• [EXERCISE OBJECTIVE]
Lines that include "usage" make up the answer; copy all of them from the data below.

• [SOURCE DATA]
◆ ◆ ◆

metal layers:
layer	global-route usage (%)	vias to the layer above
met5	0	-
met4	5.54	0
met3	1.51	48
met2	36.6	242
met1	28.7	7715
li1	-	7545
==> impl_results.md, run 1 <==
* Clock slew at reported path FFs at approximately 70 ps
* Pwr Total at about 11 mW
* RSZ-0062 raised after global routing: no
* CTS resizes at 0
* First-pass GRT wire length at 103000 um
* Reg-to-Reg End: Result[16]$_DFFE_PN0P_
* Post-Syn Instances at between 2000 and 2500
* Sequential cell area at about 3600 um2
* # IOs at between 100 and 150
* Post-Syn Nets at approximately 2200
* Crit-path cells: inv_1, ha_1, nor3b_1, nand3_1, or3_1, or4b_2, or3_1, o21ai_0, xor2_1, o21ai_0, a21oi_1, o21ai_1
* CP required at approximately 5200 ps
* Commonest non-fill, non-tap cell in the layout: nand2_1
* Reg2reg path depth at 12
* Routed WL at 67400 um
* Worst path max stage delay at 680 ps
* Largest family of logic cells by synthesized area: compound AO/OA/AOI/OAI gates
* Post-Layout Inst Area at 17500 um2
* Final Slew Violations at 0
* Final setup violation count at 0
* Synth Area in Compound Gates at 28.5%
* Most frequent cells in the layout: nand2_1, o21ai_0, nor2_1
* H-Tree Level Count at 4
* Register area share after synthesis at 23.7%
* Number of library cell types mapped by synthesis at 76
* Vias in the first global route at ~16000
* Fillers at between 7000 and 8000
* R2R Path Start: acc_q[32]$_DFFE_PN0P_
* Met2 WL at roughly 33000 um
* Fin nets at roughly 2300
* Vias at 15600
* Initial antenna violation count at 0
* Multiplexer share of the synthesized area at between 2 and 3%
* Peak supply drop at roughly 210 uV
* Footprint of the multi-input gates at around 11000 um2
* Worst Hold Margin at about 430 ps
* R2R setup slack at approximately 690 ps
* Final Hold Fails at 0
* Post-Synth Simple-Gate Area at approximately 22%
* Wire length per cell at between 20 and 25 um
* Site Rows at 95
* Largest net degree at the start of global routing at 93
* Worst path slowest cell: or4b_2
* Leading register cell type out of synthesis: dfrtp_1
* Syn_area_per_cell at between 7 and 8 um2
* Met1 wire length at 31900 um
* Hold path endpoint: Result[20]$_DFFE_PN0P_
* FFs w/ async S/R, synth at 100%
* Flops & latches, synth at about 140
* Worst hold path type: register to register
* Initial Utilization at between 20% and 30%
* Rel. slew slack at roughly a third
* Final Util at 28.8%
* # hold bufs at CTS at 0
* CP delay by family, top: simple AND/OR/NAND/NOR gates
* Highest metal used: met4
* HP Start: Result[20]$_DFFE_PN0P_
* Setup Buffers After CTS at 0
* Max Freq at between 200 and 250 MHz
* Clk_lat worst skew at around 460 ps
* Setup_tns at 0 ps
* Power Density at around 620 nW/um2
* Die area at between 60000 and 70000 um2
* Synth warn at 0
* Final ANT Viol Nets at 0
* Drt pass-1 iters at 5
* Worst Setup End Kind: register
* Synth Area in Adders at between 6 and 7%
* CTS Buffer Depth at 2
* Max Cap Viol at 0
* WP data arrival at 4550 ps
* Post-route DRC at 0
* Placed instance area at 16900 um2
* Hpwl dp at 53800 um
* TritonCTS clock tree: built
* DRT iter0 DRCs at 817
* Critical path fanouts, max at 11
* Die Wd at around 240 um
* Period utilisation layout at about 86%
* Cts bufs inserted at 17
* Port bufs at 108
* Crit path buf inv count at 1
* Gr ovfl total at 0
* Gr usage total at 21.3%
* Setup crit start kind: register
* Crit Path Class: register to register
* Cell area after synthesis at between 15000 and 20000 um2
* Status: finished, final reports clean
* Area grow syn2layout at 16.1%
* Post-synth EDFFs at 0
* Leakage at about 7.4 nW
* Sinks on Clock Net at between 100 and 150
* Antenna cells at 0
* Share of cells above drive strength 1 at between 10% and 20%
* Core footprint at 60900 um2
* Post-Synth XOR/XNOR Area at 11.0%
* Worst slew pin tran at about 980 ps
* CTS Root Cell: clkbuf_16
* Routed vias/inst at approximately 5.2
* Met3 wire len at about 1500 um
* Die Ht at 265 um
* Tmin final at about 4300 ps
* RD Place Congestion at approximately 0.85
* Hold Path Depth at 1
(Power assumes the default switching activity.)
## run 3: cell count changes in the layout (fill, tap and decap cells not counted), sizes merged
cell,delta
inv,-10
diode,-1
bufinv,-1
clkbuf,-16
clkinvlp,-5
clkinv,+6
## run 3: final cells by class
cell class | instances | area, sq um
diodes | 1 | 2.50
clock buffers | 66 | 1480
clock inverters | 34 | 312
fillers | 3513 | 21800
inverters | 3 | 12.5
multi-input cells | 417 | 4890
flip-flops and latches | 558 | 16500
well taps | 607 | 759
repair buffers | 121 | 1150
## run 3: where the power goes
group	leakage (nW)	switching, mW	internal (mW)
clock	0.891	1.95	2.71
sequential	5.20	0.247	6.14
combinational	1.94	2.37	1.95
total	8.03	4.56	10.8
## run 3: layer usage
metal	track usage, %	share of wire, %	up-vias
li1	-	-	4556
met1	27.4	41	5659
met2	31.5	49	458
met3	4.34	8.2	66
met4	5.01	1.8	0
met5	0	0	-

◆ ◆ ◆

• [ANSWER FOR THIS EXERCISE]
layer	global-route usage (%)	vias to the layer above
* Gr usage total at 21.3%
## run 3: layer usage
metal	track usage, %	share of wire, %	up-vias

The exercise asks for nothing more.